### What needs to be done
Using the data beneath, show every line that includes the word "families".

(Dataset entries)
────
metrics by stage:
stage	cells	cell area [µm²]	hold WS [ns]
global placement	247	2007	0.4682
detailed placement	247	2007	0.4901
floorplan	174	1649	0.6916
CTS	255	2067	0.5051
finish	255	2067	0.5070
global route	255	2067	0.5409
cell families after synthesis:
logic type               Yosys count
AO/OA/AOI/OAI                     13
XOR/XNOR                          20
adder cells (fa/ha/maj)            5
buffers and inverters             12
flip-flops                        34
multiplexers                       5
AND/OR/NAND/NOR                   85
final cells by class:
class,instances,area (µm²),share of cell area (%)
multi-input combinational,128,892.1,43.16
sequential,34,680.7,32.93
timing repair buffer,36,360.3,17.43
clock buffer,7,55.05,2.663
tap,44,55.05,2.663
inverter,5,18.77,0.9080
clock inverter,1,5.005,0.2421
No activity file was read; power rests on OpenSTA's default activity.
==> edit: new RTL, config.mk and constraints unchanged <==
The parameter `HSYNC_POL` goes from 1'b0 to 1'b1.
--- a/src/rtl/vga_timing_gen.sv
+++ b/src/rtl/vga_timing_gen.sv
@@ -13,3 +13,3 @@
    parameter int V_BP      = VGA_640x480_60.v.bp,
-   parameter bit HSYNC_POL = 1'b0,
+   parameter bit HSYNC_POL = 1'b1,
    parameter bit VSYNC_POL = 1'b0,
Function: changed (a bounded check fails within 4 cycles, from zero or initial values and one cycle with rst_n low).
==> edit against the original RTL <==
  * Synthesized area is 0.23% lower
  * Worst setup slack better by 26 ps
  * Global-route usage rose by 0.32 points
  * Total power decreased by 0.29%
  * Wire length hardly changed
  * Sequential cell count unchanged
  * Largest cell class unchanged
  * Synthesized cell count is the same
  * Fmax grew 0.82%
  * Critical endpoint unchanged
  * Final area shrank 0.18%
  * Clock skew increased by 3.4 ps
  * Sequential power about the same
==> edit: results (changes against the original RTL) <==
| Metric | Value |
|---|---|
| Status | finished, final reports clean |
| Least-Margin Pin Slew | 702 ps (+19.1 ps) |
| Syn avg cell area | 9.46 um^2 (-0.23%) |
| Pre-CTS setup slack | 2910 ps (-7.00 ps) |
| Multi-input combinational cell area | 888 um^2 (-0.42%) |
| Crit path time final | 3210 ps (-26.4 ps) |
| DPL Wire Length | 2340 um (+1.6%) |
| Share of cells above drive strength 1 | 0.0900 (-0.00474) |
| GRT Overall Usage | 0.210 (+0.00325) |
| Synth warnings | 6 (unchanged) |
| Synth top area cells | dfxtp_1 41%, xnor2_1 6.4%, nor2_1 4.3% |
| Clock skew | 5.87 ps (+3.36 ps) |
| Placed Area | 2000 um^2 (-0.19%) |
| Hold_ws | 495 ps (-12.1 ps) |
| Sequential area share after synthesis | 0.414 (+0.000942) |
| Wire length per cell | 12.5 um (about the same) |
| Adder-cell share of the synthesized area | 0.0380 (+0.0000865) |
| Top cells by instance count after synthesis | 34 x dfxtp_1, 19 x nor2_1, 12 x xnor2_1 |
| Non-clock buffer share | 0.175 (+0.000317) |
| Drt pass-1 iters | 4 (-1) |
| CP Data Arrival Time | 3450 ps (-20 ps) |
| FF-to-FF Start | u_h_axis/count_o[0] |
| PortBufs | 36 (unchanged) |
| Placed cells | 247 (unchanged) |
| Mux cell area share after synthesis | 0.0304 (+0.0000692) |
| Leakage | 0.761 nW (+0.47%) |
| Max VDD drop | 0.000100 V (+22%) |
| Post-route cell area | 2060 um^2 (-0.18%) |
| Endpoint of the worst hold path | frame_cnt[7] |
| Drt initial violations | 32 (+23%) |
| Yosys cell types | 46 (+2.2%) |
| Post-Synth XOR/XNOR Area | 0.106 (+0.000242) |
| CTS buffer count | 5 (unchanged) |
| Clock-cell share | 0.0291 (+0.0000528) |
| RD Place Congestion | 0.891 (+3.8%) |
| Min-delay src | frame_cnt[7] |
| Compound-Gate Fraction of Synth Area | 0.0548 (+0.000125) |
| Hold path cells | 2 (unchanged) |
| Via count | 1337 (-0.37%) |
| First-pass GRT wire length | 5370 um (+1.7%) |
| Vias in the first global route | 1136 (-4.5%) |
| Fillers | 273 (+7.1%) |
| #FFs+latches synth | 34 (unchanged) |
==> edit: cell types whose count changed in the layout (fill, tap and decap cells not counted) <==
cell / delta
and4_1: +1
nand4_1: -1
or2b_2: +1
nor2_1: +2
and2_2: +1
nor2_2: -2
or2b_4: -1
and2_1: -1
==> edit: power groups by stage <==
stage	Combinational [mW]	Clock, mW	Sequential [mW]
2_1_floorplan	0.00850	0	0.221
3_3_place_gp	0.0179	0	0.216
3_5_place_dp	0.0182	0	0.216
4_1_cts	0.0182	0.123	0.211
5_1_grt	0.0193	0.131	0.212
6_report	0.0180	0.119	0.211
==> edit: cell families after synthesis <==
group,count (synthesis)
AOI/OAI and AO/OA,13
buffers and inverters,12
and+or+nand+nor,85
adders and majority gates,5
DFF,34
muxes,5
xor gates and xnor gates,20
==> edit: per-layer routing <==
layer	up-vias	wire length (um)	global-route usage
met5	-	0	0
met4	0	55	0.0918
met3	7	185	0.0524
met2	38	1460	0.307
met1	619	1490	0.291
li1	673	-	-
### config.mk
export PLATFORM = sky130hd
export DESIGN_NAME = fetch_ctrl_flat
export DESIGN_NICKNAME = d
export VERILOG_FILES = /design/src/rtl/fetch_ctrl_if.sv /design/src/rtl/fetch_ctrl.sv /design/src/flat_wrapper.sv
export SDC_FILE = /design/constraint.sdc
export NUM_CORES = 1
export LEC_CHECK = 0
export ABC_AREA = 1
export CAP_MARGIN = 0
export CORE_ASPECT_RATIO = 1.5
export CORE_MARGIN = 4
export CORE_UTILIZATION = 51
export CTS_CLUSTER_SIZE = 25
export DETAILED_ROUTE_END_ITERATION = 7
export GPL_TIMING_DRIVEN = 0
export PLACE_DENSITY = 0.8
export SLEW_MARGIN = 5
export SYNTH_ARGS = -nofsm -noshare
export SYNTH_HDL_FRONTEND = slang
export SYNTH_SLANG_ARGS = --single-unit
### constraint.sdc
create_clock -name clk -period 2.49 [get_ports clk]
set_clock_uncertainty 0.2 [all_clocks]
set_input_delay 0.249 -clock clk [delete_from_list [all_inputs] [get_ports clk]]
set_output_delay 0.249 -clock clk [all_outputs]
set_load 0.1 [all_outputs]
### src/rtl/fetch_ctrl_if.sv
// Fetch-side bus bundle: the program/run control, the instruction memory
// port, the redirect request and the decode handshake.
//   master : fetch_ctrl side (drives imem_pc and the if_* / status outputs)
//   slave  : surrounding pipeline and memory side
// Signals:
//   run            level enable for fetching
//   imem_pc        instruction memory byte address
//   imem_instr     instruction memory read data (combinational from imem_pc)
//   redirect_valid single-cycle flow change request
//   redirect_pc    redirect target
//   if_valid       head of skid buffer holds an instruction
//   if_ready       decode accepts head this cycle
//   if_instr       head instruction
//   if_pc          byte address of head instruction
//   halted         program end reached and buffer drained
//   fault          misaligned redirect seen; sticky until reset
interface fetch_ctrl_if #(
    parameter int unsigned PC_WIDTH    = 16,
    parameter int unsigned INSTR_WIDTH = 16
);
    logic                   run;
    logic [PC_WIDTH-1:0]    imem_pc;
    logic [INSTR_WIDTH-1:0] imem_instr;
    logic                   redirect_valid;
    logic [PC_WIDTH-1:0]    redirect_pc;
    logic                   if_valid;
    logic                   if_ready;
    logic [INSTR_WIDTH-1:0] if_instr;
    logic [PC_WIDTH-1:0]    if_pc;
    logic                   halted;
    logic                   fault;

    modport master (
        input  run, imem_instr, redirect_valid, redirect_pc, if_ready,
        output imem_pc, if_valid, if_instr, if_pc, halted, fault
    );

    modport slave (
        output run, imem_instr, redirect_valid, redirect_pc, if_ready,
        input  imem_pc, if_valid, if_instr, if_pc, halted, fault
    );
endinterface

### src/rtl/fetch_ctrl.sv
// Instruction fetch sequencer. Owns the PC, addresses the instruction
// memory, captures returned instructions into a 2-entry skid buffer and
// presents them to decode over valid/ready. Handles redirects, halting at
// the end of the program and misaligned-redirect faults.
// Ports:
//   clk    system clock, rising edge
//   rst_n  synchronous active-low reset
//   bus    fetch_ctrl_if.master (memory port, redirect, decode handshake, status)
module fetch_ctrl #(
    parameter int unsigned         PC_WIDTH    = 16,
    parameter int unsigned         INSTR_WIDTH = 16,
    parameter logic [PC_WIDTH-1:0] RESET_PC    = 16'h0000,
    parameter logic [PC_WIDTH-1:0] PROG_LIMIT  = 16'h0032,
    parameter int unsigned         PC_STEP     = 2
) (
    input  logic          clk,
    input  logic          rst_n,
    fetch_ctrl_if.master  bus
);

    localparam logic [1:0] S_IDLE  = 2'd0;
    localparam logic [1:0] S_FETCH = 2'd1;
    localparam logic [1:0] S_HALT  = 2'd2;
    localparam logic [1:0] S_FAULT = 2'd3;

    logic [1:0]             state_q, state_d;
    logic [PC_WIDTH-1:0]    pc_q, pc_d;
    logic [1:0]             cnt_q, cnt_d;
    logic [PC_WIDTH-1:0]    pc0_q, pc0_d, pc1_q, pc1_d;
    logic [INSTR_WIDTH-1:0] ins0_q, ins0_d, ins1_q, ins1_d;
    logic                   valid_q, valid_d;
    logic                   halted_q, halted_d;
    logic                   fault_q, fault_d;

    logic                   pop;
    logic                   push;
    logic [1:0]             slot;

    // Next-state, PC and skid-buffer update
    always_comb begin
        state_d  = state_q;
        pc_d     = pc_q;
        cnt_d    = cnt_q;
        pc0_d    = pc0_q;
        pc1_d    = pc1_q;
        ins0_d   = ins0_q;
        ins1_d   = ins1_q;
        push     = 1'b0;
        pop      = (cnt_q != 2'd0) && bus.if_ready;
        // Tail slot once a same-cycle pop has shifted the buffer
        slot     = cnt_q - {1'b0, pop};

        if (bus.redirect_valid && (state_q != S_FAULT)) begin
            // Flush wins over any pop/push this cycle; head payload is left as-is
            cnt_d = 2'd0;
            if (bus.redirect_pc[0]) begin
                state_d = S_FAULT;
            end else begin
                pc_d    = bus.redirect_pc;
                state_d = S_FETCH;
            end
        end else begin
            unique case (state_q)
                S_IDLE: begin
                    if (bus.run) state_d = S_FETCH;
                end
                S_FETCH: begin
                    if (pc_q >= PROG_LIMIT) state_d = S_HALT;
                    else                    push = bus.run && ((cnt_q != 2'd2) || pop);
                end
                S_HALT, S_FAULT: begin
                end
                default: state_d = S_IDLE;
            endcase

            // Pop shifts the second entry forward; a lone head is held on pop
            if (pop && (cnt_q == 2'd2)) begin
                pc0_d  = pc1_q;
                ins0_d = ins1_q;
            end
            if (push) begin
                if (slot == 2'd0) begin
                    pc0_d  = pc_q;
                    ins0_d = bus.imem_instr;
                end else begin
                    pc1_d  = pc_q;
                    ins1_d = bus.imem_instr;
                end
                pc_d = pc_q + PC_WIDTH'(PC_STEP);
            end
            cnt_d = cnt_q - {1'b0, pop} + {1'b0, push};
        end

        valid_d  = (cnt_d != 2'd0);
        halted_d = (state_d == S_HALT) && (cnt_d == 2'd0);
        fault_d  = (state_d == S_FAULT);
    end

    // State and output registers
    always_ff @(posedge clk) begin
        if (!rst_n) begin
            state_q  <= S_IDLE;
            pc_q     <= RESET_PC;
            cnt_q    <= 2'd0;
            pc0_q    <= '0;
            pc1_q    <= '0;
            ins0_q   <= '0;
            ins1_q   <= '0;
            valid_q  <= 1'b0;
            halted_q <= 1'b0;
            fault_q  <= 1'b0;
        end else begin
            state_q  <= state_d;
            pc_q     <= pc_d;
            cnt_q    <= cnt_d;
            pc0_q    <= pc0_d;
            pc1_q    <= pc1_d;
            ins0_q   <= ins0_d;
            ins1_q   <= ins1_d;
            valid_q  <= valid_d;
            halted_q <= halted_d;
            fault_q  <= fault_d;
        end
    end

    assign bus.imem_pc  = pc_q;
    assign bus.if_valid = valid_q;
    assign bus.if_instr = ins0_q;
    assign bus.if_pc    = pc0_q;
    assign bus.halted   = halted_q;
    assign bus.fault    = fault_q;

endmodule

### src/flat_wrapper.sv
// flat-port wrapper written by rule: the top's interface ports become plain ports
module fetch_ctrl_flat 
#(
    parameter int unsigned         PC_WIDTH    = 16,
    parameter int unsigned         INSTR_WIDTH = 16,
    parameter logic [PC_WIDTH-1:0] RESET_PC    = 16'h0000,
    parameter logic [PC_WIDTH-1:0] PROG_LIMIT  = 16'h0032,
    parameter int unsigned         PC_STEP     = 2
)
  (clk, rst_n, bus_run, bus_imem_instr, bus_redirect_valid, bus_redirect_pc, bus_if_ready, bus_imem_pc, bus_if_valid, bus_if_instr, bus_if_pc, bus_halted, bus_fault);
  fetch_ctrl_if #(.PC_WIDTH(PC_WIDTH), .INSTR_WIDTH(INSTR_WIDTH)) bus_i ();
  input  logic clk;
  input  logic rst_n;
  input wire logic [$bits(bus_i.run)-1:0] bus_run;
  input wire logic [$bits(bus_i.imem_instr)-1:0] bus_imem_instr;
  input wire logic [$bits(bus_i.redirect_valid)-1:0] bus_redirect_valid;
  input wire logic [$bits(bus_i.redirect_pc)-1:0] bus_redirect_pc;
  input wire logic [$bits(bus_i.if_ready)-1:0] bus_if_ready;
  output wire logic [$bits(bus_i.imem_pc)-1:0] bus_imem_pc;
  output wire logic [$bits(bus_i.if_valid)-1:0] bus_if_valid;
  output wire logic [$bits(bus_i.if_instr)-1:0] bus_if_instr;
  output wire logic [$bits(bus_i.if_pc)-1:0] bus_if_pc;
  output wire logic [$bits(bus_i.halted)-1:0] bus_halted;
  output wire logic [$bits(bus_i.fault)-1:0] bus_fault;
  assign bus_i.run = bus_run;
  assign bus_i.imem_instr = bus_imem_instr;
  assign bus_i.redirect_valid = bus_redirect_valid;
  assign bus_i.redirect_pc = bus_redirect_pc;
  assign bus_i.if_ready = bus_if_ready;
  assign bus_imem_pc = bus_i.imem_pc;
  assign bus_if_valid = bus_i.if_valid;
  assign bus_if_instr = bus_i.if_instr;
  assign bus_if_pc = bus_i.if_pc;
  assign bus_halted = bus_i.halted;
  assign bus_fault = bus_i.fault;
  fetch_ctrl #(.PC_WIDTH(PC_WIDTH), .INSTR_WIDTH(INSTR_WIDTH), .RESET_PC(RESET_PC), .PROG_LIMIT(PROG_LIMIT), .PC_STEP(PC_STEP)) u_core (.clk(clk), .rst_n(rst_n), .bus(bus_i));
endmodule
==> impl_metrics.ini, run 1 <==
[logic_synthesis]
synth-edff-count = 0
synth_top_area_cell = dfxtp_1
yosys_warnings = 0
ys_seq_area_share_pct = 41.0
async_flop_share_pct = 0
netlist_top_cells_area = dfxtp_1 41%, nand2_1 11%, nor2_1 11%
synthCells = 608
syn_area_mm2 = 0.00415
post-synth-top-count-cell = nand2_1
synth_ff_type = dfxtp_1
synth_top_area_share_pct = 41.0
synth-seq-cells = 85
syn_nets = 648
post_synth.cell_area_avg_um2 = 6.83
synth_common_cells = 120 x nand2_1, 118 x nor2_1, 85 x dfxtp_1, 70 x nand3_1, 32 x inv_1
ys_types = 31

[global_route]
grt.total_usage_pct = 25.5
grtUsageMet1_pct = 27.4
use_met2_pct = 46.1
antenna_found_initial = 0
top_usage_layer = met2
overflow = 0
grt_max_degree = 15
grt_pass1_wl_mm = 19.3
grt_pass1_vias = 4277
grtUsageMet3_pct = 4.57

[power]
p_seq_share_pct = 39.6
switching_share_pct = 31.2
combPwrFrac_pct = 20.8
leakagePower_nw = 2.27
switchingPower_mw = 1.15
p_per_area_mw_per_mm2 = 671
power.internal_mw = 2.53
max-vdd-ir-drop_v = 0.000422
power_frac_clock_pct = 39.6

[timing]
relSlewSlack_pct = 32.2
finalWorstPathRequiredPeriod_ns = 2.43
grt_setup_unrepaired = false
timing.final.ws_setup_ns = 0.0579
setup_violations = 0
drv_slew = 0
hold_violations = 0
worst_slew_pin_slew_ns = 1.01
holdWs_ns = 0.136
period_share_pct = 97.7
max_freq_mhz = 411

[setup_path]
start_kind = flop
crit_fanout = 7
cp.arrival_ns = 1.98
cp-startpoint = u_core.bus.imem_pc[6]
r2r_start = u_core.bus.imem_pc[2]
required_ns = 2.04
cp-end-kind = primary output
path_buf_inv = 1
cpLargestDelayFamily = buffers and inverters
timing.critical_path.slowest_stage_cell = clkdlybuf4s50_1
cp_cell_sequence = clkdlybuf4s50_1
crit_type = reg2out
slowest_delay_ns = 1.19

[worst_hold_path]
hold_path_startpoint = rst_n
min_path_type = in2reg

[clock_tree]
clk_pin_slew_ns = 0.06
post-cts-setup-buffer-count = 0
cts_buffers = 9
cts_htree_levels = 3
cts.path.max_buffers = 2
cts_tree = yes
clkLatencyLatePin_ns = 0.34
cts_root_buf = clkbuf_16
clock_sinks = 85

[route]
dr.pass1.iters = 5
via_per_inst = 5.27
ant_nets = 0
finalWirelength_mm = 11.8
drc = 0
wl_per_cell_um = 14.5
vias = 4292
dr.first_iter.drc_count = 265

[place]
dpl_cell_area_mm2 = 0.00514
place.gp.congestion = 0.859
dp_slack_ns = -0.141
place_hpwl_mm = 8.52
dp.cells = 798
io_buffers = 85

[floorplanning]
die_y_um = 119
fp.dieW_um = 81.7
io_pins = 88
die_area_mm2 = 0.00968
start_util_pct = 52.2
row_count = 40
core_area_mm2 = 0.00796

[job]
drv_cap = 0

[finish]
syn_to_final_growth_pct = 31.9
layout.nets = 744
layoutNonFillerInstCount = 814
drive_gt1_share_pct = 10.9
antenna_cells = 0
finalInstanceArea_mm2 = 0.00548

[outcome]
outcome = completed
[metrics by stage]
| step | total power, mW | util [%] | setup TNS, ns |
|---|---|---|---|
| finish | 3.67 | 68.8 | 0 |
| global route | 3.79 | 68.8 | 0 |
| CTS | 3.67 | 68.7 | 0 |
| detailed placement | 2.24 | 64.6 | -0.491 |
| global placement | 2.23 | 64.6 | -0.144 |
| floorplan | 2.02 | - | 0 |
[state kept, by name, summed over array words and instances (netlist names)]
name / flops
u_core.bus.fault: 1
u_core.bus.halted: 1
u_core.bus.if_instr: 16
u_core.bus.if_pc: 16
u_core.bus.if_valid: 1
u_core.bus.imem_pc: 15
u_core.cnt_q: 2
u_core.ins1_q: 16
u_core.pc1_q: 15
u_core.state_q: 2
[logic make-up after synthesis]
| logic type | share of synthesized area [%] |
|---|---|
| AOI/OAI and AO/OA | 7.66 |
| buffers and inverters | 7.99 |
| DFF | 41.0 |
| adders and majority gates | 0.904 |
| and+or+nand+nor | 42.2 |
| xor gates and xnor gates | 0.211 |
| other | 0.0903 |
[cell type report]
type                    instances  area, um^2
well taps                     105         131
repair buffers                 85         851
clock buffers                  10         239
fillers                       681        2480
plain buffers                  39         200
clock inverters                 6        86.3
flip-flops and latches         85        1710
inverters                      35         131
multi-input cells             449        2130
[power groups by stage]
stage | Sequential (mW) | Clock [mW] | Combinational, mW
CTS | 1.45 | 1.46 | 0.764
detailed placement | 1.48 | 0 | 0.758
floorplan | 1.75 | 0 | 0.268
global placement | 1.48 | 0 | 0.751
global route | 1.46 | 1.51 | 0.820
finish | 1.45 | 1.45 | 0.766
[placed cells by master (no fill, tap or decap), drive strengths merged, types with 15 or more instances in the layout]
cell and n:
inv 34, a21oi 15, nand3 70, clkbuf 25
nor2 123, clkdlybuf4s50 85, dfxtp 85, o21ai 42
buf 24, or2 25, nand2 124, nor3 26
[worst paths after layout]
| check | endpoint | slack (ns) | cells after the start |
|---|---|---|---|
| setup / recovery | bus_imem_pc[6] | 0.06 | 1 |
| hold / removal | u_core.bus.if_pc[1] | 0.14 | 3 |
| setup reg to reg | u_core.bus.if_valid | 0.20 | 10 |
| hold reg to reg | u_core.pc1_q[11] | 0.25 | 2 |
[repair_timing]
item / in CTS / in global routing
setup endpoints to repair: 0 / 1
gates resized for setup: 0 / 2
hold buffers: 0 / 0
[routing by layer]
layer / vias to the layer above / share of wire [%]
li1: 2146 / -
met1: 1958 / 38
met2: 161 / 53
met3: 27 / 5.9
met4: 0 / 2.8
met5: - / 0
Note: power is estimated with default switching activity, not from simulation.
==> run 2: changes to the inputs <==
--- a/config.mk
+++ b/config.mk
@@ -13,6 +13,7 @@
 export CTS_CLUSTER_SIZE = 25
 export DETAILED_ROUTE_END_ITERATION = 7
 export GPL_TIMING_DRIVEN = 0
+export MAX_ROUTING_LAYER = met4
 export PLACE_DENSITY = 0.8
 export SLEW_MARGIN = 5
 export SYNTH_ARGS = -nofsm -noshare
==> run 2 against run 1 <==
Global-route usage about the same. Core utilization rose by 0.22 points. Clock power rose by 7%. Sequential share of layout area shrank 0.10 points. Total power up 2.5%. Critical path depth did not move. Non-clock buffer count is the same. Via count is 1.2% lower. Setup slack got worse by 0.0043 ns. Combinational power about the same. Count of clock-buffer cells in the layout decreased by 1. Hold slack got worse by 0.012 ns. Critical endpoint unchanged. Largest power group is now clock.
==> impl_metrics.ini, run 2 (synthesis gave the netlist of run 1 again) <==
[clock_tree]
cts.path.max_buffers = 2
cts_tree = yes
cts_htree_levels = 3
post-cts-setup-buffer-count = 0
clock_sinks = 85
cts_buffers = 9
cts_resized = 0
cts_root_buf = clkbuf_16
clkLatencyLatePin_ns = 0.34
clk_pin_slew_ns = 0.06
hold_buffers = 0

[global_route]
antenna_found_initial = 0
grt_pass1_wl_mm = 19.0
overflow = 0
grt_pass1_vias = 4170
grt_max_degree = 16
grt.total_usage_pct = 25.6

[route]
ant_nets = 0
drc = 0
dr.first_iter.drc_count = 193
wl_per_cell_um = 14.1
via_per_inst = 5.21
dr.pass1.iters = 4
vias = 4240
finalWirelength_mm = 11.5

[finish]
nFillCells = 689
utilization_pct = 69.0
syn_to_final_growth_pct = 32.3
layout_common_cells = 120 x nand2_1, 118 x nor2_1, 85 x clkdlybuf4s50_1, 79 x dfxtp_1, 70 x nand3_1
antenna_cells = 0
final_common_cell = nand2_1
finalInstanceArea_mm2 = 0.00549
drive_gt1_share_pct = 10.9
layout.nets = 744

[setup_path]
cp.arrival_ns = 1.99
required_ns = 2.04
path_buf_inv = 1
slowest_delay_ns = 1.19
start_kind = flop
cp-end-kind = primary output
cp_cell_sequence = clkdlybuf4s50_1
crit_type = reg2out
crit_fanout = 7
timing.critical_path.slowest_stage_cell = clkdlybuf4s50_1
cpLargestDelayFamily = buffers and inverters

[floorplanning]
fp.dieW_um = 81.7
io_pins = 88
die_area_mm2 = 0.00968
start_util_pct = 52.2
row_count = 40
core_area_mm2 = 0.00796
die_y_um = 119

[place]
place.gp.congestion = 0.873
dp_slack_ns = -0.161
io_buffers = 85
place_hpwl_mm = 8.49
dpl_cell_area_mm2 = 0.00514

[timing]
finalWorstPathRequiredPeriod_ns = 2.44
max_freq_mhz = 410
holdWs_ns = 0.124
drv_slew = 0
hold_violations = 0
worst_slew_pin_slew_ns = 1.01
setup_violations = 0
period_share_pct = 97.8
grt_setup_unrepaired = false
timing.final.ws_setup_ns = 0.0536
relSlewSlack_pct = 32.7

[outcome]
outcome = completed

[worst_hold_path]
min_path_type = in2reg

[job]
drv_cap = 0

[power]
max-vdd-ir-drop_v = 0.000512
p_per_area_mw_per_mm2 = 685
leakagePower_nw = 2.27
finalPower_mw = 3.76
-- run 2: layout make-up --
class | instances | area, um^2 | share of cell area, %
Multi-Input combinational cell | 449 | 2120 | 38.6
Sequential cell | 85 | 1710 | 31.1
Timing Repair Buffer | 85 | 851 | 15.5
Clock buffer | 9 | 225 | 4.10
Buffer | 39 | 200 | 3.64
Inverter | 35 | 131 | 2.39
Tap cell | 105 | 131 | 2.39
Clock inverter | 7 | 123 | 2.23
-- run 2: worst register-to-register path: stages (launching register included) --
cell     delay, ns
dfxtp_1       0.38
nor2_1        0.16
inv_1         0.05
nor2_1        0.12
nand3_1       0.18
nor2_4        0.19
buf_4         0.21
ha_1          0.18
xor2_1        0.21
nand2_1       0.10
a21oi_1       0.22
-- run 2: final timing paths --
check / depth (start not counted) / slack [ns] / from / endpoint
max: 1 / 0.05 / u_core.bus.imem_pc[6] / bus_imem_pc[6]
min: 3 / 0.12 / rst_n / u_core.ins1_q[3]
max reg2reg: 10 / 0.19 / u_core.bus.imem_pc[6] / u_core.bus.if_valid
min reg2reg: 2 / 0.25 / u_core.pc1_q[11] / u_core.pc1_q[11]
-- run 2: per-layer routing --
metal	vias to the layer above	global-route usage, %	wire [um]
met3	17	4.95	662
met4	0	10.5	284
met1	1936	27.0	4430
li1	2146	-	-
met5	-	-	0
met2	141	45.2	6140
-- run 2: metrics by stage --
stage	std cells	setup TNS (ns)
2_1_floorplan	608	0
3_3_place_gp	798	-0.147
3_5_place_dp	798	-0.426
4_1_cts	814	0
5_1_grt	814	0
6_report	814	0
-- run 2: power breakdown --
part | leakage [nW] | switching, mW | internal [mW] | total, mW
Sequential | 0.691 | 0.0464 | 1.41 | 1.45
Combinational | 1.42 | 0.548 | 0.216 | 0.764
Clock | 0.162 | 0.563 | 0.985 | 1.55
────
### Reply
cell families after synthesis:
==> edit: cell families after synthesis <==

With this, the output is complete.